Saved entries
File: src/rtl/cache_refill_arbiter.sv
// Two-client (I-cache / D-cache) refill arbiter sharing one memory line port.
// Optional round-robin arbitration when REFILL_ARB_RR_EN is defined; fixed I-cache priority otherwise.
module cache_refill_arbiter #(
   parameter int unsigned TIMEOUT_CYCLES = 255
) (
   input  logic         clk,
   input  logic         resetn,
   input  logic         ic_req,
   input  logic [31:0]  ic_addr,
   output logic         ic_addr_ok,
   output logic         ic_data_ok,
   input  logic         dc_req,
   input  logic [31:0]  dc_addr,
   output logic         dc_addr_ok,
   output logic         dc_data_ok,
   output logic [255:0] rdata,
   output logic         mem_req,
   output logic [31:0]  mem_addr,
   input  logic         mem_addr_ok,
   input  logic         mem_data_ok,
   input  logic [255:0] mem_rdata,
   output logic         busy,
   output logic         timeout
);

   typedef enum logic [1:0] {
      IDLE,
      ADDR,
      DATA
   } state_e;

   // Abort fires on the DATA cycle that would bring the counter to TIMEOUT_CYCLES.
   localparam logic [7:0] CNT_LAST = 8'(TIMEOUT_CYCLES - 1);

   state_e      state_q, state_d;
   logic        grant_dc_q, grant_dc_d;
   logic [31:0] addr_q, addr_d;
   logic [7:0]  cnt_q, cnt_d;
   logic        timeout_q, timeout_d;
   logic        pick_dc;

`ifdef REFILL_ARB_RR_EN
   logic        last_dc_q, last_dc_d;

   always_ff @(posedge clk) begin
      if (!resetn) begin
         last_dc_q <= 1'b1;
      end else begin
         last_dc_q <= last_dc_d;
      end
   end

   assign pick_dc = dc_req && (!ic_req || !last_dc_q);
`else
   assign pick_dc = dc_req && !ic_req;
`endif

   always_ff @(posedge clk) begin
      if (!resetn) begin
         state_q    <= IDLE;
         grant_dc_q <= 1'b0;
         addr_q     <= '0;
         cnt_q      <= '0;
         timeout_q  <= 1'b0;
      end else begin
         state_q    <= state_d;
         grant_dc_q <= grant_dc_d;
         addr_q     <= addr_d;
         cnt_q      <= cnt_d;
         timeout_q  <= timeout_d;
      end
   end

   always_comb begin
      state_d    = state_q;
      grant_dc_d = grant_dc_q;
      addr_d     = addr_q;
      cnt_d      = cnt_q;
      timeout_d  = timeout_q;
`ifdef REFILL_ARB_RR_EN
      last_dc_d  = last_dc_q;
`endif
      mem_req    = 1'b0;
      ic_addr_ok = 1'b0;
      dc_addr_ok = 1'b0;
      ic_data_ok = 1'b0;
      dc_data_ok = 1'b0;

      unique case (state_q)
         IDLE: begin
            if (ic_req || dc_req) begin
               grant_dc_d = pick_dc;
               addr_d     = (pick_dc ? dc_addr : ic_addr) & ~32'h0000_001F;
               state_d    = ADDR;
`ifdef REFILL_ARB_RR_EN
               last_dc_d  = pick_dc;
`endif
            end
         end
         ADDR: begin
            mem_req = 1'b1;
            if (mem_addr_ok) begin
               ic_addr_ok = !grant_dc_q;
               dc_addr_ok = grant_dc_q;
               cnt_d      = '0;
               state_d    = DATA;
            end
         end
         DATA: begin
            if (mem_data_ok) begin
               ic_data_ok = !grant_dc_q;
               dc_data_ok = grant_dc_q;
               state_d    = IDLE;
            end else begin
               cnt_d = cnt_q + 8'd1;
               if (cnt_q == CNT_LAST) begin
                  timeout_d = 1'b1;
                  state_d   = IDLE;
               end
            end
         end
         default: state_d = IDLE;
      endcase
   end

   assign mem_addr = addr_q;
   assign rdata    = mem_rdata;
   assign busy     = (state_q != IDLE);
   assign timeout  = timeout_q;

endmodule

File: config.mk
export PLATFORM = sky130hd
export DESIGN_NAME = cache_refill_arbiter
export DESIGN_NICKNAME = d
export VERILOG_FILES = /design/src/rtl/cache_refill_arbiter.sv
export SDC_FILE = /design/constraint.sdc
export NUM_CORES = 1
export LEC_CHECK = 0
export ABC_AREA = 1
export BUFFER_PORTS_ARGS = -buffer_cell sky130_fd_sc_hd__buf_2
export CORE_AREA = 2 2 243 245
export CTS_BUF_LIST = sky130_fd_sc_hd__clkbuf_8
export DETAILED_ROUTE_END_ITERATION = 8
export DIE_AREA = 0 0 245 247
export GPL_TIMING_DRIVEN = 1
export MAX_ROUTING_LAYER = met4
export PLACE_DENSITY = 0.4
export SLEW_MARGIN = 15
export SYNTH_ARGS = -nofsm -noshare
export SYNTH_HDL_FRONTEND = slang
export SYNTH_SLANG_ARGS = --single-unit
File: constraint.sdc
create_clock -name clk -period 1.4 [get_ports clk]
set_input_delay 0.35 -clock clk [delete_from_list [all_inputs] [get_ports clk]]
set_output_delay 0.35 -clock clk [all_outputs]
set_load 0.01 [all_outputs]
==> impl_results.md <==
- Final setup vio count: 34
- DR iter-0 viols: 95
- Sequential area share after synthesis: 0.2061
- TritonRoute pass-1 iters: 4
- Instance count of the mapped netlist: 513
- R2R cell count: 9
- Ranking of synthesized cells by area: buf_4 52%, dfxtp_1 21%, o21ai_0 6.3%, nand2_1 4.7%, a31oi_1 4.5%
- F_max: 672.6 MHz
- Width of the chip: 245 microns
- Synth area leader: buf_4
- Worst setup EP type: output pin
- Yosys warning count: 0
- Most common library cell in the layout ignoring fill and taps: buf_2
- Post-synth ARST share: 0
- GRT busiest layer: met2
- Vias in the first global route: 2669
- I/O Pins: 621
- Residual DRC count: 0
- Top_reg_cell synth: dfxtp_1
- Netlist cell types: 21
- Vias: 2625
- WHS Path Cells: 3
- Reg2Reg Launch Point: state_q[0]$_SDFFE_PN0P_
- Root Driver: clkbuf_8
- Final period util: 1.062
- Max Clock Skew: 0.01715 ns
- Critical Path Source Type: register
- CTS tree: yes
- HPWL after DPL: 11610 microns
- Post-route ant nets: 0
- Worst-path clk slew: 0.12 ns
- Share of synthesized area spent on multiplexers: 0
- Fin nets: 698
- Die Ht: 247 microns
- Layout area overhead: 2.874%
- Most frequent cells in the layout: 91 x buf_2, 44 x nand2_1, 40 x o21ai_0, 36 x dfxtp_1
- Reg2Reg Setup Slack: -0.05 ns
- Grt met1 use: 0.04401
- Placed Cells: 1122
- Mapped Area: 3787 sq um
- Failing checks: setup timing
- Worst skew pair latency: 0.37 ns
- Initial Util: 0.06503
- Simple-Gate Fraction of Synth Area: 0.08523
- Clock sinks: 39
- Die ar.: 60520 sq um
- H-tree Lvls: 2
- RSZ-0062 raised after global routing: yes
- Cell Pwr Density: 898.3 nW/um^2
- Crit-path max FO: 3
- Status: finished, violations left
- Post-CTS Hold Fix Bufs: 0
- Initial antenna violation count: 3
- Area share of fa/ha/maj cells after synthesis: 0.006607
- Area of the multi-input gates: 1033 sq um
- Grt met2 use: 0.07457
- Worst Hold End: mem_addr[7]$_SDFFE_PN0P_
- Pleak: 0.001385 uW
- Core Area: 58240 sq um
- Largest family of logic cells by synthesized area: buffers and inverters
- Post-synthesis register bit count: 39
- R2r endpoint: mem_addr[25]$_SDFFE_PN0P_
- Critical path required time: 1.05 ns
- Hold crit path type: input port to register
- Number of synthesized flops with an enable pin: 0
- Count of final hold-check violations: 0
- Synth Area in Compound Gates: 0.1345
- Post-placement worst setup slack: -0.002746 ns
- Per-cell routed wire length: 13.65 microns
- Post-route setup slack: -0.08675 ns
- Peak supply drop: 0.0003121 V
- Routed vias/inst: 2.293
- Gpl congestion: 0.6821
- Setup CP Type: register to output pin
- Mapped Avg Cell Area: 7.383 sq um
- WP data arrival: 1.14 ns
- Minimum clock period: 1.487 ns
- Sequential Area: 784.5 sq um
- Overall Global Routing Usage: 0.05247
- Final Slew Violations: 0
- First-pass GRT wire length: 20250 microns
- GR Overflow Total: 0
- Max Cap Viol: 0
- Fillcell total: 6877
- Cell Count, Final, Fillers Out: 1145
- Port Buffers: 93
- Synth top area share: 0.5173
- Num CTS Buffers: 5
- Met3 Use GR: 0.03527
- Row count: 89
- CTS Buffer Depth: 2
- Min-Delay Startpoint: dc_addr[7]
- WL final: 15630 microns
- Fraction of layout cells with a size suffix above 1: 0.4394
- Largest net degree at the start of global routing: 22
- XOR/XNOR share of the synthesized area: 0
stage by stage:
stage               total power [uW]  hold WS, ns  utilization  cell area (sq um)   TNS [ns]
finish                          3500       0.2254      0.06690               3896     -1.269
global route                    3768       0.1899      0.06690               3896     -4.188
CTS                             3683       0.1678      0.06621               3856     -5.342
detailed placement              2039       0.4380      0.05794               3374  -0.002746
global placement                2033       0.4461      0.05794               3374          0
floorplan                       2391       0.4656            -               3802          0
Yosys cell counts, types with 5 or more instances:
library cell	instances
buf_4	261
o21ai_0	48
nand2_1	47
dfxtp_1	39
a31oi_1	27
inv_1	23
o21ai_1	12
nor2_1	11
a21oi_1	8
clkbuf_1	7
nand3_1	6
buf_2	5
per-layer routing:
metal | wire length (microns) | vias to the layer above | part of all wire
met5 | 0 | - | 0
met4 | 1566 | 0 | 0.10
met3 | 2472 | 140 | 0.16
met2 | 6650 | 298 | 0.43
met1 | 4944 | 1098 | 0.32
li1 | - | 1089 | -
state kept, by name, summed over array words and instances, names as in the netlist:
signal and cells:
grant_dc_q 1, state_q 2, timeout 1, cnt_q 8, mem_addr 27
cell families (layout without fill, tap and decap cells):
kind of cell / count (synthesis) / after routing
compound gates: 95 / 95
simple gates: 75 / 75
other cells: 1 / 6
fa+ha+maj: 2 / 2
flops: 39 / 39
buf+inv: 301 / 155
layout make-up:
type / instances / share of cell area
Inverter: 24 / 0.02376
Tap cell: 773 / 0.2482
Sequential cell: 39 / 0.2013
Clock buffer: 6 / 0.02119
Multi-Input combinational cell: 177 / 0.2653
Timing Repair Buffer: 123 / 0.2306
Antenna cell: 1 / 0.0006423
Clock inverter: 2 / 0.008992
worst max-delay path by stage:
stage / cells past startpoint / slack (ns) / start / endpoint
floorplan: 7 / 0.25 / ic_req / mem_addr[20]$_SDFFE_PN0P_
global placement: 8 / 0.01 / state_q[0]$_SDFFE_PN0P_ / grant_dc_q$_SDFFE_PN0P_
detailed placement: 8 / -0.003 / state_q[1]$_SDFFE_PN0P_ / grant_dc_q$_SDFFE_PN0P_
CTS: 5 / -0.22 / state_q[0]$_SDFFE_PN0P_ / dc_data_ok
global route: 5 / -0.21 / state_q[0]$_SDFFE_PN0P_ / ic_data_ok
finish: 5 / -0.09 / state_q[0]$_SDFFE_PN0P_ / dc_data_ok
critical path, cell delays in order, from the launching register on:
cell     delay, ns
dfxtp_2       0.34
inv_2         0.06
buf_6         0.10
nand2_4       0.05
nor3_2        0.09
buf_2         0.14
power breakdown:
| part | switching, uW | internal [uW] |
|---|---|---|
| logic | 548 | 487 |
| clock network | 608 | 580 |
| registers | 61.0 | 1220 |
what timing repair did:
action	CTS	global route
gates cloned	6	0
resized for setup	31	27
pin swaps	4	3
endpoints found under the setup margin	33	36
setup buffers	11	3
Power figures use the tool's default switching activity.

About this task ▸ Print again the lines of the entries above that fall between the line holding "export BUFFER_PORTS_ARGS = -buffer_cell" and the line holding "- Yosys warning count: 0", inclusive, exactly as they stand.

Written answer ▸
export BUFFER_PORTS_ARGS = -buffer_cell sky130_fd_sc_hd__buf_2
export CORE_AREA = 2 2 243 245
export CTS_BUF_LIST = sky130_fd_sc_hd__clkbuf_8
export DETAILED_ROUTE_END_ITERATION = 8
export DIE_AREA = 0 0 245 247
export GPL_TIMING_DRIVEN = 1
export MAX_ROUTING_LAYER = met4
export PLACE_DENSITY = 0.4
export SLEW_MARGIN = 15
export SYNTH_ARGS = -nofsm -noshare
export SYNTH_HDL_FRONTEND = slang
export SYNTH_SLANG_ARGS = --single-unit
File: constraint.sdc
create_clock -name clk -period 1.4 [get_ports clk]
set_input_delay 0.35 -clock clk [delete_from_list [all_inputs] [get_ports clk]]
set_output_delay 0.35 -clock clk [all_outputs]
set_load 0.01 [all_outputs]
==> impl_results.md <==
- Final setup vio count: 34
- DR iter-0 viols: 95
- Sequential area share after synthesis: 0.2061
- TritonRoute pass-1 iters: 4
- Instance count of the mapped netlist: 513
- R2R cell count: 9
- Ranking of synthesized cells by area: buf_4 52%, dfxtp_1 21%, o21ai_0 6.3%, nand2_1 4.7%, a31oi_1 4.5%
- F_max: 672.6 MHz
- Width of the chip: 245 microns
- Synth area leader: buf_4
- Worst setup EP type: output pin
- Yosys warning count: 0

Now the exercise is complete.